### WHAT IS BEING ASKED
Using the records below, transcribe word for word the stretch from the line that contains "grt,grt_pass1_wl,9466,um" through the line that contains "after floorplan: -0.00309 / - / 1030 / 114", both end lines included, and nothing else.

### LISTED RECORDS
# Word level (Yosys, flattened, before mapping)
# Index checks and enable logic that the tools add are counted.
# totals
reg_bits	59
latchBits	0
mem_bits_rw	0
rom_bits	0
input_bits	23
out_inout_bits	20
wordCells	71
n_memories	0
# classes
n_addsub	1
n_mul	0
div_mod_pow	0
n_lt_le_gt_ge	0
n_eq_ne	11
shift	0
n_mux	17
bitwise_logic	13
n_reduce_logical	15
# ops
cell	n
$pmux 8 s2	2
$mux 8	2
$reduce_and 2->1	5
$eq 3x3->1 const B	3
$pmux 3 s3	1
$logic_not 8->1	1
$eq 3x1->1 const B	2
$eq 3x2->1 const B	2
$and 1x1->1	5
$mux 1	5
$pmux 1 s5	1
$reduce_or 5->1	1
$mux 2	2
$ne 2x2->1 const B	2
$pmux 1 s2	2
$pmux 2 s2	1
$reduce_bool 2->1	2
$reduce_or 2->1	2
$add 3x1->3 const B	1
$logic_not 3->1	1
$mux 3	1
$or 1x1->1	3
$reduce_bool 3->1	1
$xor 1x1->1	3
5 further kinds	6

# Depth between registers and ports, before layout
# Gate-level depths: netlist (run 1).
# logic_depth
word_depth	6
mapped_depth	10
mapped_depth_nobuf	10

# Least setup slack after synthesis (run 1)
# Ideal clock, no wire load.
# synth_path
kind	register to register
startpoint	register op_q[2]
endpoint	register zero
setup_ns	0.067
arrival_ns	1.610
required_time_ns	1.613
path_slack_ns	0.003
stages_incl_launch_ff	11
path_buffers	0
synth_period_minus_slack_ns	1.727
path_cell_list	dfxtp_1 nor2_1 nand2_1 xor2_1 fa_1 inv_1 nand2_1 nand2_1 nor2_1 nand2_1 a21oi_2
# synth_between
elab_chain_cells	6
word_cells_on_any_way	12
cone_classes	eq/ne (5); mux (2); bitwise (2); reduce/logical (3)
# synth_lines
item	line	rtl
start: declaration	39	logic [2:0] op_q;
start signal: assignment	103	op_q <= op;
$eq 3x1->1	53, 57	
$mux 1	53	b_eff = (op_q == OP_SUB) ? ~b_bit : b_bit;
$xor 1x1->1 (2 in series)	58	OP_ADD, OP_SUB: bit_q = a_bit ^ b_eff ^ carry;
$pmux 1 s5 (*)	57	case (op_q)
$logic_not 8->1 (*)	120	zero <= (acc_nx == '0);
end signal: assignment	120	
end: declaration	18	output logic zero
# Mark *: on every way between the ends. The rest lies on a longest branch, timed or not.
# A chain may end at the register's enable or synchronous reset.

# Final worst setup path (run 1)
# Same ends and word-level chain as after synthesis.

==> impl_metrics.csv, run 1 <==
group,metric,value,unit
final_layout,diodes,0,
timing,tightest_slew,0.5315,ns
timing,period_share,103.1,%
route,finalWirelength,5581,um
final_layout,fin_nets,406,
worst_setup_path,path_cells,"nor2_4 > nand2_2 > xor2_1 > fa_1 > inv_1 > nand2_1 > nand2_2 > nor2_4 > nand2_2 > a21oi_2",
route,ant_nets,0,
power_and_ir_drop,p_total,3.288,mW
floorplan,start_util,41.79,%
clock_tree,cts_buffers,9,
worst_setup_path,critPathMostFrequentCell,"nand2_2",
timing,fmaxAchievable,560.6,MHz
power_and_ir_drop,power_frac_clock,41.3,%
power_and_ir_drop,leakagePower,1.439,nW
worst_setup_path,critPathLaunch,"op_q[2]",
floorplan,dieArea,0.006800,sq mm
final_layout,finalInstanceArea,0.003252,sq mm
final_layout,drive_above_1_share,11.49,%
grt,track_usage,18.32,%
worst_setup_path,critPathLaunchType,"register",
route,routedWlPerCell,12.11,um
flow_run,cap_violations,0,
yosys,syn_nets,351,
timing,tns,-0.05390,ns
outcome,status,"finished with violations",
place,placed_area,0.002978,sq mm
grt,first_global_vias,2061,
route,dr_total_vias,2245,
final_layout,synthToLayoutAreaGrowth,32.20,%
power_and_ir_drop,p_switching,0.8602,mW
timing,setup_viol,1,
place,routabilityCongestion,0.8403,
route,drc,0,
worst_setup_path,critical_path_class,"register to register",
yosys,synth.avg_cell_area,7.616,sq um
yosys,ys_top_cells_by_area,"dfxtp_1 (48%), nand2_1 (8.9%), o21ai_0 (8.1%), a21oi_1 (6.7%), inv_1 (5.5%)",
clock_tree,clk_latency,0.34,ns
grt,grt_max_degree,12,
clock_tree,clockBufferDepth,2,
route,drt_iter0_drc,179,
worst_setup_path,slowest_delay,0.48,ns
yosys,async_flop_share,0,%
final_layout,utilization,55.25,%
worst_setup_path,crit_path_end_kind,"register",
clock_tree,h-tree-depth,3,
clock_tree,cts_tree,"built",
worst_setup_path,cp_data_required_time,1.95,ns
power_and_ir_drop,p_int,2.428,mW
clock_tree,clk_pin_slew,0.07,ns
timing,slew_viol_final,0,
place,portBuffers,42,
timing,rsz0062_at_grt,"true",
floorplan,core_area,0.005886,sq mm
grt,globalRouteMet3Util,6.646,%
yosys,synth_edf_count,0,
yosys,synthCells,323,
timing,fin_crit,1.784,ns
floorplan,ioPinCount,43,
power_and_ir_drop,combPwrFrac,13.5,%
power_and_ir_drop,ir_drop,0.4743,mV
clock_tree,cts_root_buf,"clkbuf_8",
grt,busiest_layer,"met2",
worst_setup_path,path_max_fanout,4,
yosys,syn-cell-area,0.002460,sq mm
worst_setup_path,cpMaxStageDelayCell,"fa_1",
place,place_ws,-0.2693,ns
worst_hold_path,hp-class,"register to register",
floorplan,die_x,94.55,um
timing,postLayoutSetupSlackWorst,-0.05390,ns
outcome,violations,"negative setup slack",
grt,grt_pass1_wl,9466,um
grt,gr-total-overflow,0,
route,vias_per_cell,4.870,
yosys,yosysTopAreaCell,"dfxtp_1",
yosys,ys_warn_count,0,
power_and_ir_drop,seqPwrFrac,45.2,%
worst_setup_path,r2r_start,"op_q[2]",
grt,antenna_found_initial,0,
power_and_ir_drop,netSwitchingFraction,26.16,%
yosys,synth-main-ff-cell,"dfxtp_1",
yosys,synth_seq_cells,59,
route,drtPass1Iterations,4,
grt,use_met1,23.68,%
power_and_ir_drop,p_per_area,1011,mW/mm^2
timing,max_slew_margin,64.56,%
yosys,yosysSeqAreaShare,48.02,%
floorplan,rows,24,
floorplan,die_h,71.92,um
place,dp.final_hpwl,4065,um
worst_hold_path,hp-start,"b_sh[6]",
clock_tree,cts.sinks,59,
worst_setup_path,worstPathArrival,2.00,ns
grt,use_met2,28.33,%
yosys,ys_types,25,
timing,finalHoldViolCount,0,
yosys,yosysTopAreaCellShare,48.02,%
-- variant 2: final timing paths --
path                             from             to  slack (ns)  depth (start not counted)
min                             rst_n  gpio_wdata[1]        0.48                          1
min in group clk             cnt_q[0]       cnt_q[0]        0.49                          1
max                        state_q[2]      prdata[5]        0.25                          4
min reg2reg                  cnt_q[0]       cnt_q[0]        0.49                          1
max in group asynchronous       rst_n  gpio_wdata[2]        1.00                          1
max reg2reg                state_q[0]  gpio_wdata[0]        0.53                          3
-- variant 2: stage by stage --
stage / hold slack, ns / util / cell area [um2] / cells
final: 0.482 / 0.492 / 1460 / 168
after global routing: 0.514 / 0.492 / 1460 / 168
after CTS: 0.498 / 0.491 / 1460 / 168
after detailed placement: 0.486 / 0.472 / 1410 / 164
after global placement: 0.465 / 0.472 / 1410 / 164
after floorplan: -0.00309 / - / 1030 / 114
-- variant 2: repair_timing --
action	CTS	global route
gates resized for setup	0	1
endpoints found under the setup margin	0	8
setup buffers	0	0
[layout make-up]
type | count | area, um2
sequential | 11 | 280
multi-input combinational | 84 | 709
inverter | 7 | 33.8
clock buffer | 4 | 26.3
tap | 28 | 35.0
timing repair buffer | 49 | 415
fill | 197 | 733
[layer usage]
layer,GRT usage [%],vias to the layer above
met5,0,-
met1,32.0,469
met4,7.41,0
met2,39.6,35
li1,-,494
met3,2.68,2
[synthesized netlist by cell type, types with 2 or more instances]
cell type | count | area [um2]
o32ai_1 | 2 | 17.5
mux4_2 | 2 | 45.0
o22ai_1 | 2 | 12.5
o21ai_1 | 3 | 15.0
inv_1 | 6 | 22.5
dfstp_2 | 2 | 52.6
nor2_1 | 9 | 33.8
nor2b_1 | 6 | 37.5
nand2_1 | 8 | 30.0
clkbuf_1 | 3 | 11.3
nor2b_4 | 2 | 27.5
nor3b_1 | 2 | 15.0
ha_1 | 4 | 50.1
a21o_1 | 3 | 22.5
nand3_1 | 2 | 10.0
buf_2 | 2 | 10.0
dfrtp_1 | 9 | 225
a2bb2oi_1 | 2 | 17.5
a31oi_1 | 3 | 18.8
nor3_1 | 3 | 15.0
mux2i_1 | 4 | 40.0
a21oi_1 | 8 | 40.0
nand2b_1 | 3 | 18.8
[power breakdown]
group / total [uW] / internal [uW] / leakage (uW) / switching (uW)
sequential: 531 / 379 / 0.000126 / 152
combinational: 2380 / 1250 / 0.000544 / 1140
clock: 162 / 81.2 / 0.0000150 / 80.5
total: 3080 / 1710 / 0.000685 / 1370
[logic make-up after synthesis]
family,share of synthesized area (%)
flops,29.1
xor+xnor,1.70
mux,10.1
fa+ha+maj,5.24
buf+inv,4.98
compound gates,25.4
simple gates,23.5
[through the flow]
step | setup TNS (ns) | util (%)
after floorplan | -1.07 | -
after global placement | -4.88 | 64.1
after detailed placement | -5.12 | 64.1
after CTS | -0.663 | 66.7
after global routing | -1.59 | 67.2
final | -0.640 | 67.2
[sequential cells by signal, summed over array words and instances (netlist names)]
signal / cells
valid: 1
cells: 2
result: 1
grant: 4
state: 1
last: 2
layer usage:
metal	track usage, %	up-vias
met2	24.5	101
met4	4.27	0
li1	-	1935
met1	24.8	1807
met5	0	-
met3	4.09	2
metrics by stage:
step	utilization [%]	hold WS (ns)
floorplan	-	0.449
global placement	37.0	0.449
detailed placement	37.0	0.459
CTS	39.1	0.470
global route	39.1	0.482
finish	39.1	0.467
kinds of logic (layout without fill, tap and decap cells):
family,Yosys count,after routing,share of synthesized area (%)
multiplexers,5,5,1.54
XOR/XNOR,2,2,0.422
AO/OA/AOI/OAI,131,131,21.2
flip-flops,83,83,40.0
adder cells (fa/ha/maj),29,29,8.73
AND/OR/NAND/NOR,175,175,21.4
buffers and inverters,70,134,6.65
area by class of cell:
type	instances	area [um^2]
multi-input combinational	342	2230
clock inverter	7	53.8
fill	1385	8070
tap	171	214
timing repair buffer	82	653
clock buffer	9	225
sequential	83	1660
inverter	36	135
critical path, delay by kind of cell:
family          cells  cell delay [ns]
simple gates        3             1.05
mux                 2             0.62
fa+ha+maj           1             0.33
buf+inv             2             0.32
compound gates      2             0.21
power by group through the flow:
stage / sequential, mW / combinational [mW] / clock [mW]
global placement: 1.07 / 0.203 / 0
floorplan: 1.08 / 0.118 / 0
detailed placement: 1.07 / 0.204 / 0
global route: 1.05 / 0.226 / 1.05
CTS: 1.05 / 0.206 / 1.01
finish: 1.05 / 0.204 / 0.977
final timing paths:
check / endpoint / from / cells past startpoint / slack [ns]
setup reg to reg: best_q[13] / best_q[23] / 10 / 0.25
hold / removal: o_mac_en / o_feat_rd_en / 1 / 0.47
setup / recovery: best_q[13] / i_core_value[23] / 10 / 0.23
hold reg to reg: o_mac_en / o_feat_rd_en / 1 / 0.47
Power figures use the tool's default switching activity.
$ cat src/rtl/mod_counter_next.sv
// Combinational step function of the modulo counter: terminal detection and
// the candidate next count for an enabled cycle.
module mod_counter_next
  import counter_pkg::*;
#(
  parameter int WIDTH = DEFAULT_WIDTH
) (
  input  logic [WIDTH-1:0] count,
  input  logic             dir,
  input  logic             sat,
  input  logic [WIDTH-1:0] limit,
  output logic [WIDTH-1:0] next_count,
  output logic             tc,
  output logic             term_event
);

  logic [WIDTH-1:0] top;
  logic [WIDTH-1:0] step_val;
  logic [WIDTH-1:0] stepped;

  // A zero limit selects the full 2^WIDTH range.
  assign top = (limit == '0) ? '1 : limit - WIDTH'(1);

  // Adding all-ones is a decrement in modulo arithmetic.
  assign step_val = (dir == DIR_UP) ? WIDTH'(1) : '1;

  add #(.WIDTH(WIDTH)) u_add (
    .a   (count),
    .b   (step_val),
    .sum (stepped)
  );

  always_comb begin
    tc = 1'b0;
    if (dir == DIR_UP) begin
      tc = (count >= top);
    end else begin
      tc = (count == '0);
    end
  end

  assign term_event = tc;

  always_comb begin
    next_count = stepped;
    if (tc) begin
      case ({dir, sat})
        {DIR_UP,   MODE_WRAP}: next_count = '0;
        {DIR_UP,   MODE_SAT }: next_count = top;
        {DIR_DOWN, MODE_WRAP}: next_count = top;
        {DIR_DOWN, MODE_SAT }: next_count = '0;
        default:               next_count = stepped;
      endcase
    end
  end

endmodule
**src/rtl/cadence_pkg.sv**
```systemverilog
// Shared constants, counter-width helper and cadence arithmetic for the pedal-cadence front end.
// The CAD_SMOOTH_EN build option in cadence_meas selects cad_smooth instead of the raw window count.
package cadence_pkg;

    localparam int CAD_W   = 5;
    localparam int CAD_MAX = 31;
    localparam logic [CAD_W-1:0] CAD_MAX_V = 5'(CAD_MAX);

    localparam int FILT_CYC_DEF  = 512;
    localparam int WIN_CYC_DEF   = 4194304;
    localparam int STALL_CYC_DEF = 16777216;

    function automatic int cnt_w(input int n);
        return (n > 1) ? $clog2(n) : 1;
    endfunction

    localparam int FILT_W_DEF  = cnt_w(FILT_CYC_DEF);
    localparam int WIN_W_DEF   = cnt_w(WIN_CYC_DEF);
    localparam int STALL_W_DEF = cnt_w(STALL_CYC_DEF + 1);

    function automatic logic [CAD_W-1:0] cad_sat(input logic [CAD_W:0] v);
        return (v > {1'b0, CAD_MAX_V}) ? CAD_MAX_V : v[CAD_W-1:0];
    endfunction

    // Weighted 3:1 running average, rounded; 7 bits hold 3*31+31+2 without overflow.
    function automatic logic [CAD_W-1:0] cad_smooth(input logic [CAD_W-1:0] prev,
                                                    input logic [CAD_W-1:0] nw);
        logic [6:0] acc;
        acc = ({2'b00, prev} * 7'd3) + {2'b00, nw} + 7'd2;
        return acc[6:2];
    endfunction

endpackage

```
**src/rtl/cad_sync_filt.sv**
```systemverilog
// Two-flop synchronizer and debounce filter for the raw pedal-magnet input.
// filt follows the synchronized input only after it has differed for FILT_CYC consecutive cycles.
module cad_sync_filt
    import cadence_pkg::*;
#(
    parameter int FILT_CYC = FILT_CYC_DEF
) (
    input  logic clk,
    input  logic rst,
    input  logic raw,
    output logic filt
);

    localparam int FW = cnt_w(FILT_CYC);
    localparam logic [FW-1:0] FILT_LAST = FW'(FILT_CYC - 1);

    logic          sync1_q, sync1_d;
    logic          sync_q, sync_d;
    logic          filt_q, filt_d;
    logic [FW-1:0] filt_cnt_q, filt_cnt_d;

    always_comb begin
        sync1_d    = raw;
        sync_d     = sync1_q;
        filt_d     = filt_q;
        filt_cnt_d = '0;
        if (sync_q != filt_q) begin
            if (filt_cnt_q == FILT_LAST) begin
                filt_d = sync_q;
            end else begin
                filt_cnt_d = filt_cnt_q + 1'b1;
            end
        end
    end

    always_ff @(posedge clk or posedge rst) begin
        if (rst) begin
            sync1_q    <= 1'b0;
            sync_q     <= 1'b0;
            filt_q     <= 1'b0;
            filt_cnt_q <= '0;
        end else begin
            sync1_q    <= sync1_d;
            sync_q     <= sync_d;
            filt_q     <= filt_d;
            filt_cnt_q <= filt_cnt_d;
        end
    end

    assign filt = filt_q;

endmodule

```
**src/rtl/cadence_meas.sv**
```systemverilog
// Pedal-cadence front end: filtered rising edges counted per window, plus a stall detector.
// Define CAD_SMOOTH_EN to low-pass the cadence output across windows instead of reporting raw counts.
module cadence_meas
    import cadence_pkg::*;
#(
    parameter int FILT_CYC  = FILT_CYC_DEF,
    parameter int WIN_CYC   = WIN_CYC_DEF,
    parameter int STALL_CYC = STALL_CYC_DEF
) (
    input  logic             clk,
    input  logic             rst,
    input  logic             cadence_raw,
    output logic [CAD_W-1:0] cadence,
    output logic             cadence_vld,
    output logic             not_pedaling
);

    localparam int WW = cnt_w(WIN_CYC);
    localparam int SW = cnt_w(STALL_CYC + 1);
    localparam logic [WW-1:0] WIN_LAST  = WW'(WIN_CYC - 1);
    localparam logic [SW-1:0] STALL_MAX = SW'(STALL_CYC);

    logic             cad_filt;
    logic             cad_filt_q, cad_filt_d;
    logic             rise;
    logic             win_end;
    logic [CAD_W:0]   edge_sum;
    logic [CAD_W-1:0] new_cad;

    logic [WW-1:0]    win_cnt_q, win_cnt_d;
    logic [CAD_W-1:0] edge_cnt_q, edge_cnt_d;
    logic [CAD_W-1:0] cadence_q, cadence_d;
    logic             cadence_vld_q, cadence_vld_d;
    logic [SW-1:0]    stall_cnt_q, stall_cnt_d;
    logic             not_pedaling_q, not_pedaling_d;

    cad_sync_filt #(
        .FILT_CYC(FILT_CYC)
    ) u_sync_filt (
        .clk (clk),
        .rst (rst),
        .raw (cadence_raw),
        .filt(cad_filt)
    );

    always_comb begin
        cad_filt_d = cad_filt;
        rise       = cad_filt & ~cad_filt_q;
        win_end    = (win_cnt_q == WIN_LAST);
        win_cnt_d  = win_end ? '0 : win_cnt_q + 1'b1;

        // A rise on the terminal cycle still belongs to the closing window.
        edge_sum   = {1'b0, edge_cnt_q} + {{CAD_W{1'b0}}, rise};
        new_cad    = cad_sat(edge_sum);
        edge_cnt_d = win_end ? '0 : new_cad;

        cadence_d     = cadence_q;
        cadence_vld_d = win_end;
        if (win_end) begin
`ifdef CAD_SMOOTH_EN
            cadence_d = cad_smooth(cadence_q, new_cad);
`else
            cadence_d = new_cad;
`endif
        end

        stall_cnt_d = stall_cnt_q;
        if (rise) begin
            stall_cnt_d = '0;
        end else if (stall_cnt_q != STALL_MAX) begin
            stall_cnt_d = stall_cnt_q + 1'b1;
        end

        // Rise has priority over a simultaneous stall threshold.
        not_pedaling_d = not_pedaling_q;
        if (rise) begin
            not_pedaling_d = 1'b0;
        end else if (stall_cnt_d == STALL_MAX) begin
            not_pedaling_d = 1'b1;
        end
    end

    always_ff @(posedge clk or posedge rst) begin
        if (rst) begin
            cad_filt_q     <= 1'b0;
            win_cnt_q      <= '0;
            edge_cnt_q     <= '0;
            cadence_q      <= '0;
            cadence_vld_q  <= 1'b0;
            stall_cnt_q    <= STALL_MAX;
            not_pedaling_q <= 1'b1;
        end else begin
            cad_filt_q     <= cad_filt_d;
            win_cnt_q      <= win_cnt_d;
            edge_cnt_q     <= edge_cnt_d;
            cadence_q      <= cadence_d;
            cadence_vld_q  <= cadence_vld_d;
            stall_cnt_q    <= stall_cnt_d;
            not_pedaling_q <= not_pedaling_d;
        end
    end

    assign cadence      = cadence_q;
    assign cadence_vld  = cadence_vld_q;
    assign not_pedaling = not_pedaling_q;

endmodule

```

### OUTPUT OF THE TASK
grt,grt_pass1_wl,9466,um
grt,gr-total-overflow,0,
route,vias_per_cell,4.870,
yosys,yosysTopAreaCell,"dfxtp_1",
yosys,ys_warn_count,0,
power_and_ir_drop,seqPwrFrac,45.2,%
worst_setup_path,r2r_start,"op_q[2]",
grt,antenna_found_initial,0,
power_and_ir_drop,netSwitchingFraction,26.16,%
yosys,synth-main-ff-cell,"dfxtp_1",
yosys,synth_seq_cells,59,
route,drtPass1Iterations,4,
grt,use_met1,23.68,%
power_and_ir_drop,p_per_area,1011,mW/mm^2
timing,max_slew_margin,64.56,%
yosys,yosysSeqAreaShare,48.02,%
floorplan,rows,24,
floorplan,die_h,71.92,um
place,dp.final_hpwl,4065,um
worst_hold_path,hp-start,"b_sh[6]",
clock_tree,cts.sinks,59,
worst_setup_path,worstPathArrival,2.00,ns
grt,use_met2,28.33,%
yosys,ys_types,25,
timing,finalHoldViolCount,0,
yosys,yosysTopAreaCellShare,48.02,%
-- variant 2: final timing paths --
path                             from             to  slack (ns)  depth (start not counted)
min                             rst_n  gpio_wdata[1]        0.48                          1
min in group clk             cnt_q[0]       cnt_q[0]        0.49                          1
max                        state_q[2]      prdata[5]        0.25                          4
min reg2reg                  cnt_q[0]       cnt_q[0]        0.49                          1
max in group asynchronous       rst_n  gpio_wdata[2]        1.00                          1
max reg2reg                state_q[0]  gpio_wdata[0]        0.53                          3
-- variant 2: stage by stage --
stage / hold slack, ns / util / cell area [um2] / cells
final: 0.482 / 0.492 / 1460 / 168
after global routing: 0.514 / 0.492 / 1460 / 168
after CTS: 0.498 / 0.491 / 1460 / 168
after detailed placement: 0.486 / 0.472 / 1410 / 164
after global placement: 0.465 / 0.472 / 1410 / 164
after floorplan: -0.00309 / - / 1030 / 114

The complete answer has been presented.